[Collected data]
▼
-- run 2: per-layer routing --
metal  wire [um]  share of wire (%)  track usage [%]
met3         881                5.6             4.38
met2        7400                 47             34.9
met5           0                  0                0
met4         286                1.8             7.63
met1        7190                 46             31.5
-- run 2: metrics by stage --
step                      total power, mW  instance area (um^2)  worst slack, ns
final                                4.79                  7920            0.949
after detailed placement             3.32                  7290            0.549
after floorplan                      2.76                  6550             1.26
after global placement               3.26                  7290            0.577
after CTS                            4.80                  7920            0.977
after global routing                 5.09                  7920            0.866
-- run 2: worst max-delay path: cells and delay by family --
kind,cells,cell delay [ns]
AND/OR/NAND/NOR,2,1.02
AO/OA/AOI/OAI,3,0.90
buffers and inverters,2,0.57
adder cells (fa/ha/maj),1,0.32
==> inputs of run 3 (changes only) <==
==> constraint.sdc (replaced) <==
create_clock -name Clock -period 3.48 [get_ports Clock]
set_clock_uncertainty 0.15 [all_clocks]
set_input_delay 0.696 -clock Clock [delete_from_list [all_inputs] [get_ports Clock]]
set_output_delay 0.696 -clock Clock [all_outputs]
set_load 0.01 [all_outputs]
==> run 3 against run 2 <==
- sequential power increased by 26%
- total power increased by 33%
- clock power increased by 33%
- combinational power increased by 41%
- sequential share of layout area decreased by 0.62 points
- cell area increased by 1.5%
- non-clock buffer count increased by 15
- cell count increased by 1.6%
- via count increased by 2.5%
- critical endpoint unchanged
▲
=== EXERCISE INSTRUCTIONS ===
In the records above, locate the lines holding the word "sequential". Copy each of them.

=== RESULT ===
- sequential power increased by 26%
- sequential share of layout area decreased by 0.62 points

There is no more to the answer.